Task instructions: Determine how many lines of this material contain "worst". Give only the number.
_ _ _
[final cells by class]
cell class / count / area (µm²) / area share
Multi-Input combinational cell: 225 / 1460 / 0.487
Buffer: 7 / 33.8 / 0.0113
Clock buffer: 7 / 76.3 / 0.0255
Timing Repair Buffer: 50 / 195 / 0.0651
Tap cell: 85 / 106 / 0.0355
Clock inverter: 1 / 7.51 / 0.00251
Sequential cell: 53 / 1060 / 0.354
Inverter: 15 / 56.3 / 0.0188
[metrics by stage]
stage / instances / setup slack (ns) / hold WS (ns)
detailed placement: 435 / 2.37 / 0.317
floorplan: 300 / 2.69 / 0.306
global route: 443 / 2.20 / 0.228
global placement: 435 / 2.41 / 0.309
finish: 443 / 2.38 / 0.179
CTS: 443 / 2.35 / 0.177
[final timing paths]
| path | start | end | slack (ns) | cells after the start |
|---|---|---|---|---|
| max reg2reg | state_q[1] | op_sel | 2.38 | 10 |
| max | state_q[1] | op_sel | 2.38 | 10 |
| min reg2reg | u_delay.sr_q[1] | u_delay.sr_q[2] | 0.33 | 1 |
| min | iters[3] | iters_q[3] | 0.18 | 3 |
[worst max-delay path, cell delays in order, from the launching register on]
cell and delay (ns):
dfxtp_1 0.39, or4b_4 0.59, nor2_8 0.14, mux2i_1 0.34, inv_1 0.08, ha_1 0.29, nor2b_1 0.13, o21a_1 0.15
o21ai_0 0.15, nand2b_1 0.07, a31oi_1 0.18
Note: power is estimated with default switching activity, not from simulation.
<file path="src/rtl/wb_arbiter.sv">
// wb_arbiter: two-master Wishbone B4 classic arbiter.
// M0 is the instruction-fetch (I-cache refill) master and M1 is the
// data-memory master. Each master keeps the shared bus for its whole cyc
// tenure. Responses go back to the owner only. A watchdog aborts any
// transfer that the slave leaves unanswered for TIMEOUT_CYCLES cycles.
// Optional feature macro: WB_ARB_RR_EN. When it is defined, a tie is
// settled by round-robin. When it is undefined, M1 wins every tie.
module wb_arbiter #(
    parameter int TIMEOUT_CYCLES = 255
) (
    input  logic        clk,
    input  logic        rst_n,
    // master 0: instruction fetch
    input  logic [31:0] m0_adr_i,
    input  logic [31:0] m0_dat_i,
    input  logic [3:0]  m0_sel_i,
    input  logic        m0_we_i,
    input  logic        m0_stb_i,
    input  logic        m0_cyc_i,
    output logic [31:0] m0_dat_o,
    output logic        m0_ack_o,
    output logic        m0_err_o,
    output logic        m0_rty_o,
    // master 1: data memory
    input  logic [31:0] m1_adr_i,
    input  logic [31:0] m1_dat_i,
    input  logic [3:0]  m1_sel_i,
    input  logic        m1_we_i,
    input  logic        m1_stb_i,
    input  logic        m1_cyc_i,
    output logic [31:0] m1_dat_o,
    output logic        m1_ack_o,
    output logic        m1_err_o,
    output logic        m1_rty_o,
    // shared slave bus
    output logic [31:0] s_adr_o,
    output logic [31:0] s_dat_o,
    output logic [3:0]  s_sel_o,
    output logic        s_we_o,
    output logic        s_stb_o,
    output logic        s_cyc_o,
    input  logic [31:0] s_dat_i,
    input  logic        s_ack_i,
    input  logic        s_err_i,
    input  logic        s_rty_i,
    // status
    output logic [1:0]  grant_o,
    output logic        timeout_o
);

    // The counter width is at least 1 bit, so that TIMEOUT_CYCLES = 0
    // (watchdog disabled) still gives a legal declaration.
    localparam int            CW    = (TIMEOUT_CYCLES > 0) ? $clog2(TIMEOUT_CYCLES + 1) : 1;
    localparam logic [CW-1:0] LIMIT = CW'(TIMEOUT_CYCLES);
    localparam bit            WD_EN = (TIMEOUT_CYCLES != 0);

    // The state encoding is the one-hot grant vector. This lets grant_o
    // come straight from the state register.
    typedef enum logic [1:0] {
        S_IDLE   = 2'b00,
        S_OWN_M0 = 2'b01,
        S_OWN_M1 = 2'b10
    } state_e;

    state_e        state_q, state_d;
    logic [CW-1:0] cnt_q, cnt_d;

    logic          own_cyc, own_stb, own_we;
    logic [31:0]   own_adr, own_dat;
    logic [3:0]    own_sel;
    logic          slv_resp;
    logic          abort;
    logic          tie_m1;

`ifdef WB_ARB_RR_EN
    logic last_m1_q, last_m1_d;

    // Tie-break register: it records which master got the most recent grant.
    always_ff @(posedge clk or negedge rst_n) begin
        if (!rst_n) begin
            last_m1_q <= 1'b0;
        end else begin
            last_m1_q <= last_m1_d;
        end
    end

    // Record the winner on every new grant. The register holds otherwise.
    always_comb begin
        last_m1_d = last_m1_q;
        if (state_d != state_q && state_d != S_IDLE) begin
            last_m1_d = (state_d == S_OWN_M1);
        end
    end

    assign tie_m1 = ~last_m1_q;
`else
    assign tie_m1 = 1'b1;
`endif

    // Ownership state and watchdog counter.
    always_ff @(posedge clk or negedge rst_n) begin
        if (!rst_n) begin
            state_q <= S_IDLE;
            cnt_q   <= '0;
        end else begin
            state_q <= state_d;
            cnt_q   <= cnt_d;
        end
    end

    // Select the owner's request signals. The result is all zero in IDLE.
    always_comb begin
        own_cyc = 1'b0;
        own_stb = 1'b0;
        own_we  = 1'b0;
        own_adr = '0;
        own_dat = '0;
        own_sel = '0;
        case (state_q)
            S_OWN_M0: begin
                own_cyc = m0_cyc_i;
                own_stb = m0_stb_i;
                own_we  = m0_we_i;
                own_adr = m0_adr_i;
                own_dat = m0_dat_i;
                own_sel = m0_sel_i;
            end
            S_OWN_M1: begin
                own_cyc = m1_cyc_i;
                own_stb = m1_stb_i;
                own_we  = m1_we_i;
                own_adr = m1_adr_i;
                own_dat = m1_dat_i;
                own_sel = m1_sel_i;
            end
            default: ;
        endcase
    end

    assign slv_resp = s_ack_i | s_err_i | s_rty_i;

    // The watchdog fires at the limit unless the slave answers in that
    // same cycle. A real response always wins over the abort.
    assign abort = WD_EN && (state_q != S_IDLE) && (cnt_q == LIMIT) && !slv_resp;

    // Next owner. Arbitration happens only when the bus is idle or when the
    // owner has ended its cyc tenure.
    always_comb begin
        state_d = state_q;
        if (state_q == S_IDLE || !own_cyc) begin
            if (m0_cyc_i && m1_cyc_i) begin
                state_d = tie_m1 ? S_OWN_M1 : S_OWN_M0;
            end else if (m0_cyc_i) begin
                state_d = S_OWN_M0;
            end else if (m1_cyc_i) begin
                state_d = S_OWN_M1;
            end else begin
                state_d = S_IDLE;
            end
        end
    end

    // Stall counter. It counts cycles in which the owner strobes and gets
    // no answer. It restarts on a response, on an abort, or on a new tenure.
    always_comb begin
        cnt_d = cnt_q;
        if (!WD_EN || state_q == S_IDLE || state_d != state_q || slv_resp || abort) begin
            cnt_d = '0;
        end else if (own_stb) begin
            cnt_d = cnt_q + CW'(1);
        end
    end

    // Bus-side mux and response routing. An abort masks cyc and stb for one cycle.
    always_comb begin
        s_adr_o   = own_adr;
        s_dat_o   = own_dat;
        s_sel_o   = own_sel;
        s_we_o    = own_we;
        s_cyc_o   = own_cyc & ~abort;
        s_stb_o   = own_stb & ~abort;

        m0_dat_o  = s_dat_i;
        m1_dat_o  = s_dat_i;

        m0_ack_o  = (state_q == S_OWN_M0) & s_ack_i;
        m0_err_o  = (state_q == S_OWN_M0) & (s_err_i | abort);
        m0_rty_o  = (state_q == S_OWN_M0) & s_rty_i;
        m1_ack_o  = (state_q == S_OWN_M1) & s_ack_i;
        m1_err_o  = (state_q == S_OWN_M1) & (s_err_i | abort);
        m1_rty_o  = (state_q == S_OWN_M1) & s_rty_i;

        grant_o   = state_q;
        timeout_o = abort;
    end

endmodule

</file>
_ _ _
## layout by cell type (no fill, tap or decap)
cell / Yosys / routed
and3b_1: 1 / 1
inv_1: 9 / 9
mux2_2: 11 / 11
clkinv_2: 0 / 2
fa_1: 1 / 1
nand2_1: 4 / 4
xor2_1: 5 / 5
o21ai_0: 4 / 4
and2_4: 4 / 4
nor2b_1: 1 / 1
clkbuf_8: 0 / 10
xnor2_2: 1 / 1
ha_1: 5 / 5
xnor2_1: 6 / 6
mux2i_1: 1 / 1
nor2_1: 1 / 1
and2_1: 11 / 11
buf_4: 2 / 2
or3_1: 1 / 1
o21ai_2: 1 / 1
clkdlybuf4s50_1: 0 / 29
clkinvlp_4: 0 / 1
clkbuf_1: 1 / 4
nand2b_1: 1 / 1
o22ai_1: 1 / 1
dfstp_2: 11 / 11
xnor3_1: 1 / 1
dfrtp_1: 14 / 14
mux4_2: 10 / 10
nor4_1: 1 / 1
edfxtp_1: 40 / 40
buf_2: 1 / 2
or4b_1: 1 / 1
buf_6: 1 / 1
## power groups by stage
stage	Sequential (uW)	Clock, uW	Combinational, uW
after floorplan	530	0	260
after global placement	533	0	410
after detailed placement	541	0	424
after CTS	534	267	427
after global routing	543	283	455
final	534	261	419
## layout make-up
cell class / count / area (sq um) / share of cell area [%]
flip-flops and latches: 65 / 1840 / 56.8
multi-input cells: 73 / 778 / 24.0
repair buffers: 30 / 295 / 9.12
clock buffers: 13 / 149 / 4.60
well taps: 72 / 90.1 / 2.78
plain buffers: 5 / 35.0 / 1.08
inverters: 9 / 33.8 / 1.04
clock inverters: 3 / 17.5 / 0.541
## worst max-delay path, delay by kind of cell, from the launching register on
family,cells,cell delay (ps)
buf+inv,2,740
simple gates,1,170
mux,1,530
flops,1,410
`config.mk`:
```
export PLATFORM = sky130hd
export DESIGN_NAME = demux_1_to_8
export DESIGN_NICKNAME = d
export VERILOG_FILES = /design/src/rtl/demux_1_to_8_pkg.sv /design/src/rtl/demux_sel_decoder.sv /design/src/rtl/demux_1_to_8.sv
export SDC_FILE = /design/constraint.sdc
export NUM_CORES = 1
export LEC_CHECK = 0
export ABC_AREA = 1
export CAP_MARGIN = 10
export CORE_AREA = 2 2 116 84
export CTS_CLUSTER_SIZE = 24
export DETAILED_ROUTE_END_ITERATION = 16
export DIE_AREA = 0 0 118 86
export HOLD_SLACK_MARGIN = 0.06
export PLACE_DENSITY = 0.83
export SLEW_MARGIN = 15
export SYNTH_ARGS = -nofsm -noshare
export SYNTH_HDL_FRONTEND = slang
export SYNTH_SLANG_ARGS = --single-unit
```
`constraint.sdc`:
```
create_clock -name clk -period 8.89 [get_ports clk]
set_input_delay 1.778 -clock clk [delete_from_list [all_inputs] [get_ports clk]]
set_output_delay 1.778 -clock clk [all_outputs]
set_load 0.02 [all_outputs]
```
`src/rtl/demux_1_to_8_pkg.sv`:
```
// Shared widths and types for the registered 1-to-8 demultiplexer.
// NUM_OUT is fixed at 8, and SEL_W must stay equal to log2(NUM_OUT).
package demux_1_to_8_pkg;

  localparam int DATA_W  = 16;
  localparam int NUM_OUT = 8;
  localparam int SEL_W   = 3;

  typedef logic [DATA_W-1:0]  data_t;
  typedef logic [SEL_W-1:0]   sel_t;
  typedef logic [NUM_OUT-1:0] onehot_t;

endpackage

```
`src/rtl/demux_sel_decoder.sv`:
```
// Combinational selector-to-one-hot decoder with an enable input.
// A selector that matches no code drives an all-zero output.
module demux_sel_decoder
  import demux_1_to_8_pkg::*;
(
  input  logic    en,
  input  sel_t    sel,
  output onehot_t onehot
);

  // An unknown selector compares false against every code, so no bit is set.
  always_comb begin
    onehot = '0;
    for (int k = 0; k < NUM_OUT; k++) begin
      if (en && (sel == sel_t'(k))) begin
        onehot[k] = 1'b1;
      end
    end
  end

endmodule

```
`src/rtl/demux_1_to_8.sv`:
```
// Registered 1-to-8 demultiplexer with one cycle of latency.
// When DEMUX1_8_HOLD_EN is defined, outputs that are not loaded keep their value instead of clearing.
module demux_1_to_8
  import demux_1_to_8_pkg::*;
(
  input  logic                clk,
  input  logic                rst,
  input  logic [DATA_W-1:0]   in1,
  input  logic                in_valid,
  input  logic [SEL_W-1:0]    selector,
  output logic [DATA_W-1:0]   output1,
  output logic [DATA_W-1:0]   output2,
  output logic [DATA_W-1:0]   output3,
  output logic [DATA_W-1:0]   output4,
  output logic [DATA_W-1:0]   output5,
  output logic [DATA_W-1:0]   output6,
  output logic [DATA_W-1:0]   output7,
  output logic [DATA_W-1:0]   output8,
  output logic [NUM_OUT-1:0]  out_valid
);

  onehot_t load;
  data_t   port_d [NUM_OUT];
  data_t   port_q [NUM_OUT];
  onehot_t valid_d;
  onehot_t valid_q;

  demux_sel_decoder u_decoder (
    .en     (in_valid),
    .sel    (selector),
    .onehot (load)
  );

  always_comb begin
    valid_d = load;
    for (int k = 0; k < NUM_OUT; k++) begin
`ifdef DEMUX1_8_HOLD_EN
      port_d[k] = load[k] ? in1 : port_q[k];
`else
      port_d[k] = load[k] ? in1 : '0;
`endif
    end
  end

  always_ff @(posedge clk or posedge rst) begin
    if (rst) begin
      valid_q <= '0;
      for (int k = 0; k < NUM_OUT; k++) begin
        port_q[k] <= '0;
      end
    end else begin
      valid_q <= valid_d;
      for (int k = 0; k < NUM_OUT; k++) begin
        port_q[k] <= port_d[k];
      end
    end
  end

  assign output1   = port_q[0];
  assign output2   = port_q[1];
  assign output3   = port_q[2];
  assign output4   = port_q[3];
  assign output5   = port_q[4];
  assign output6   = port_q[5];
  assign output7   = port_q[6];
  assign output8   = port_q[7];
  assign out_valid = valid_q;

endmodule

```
_ _ _
Task answer: 2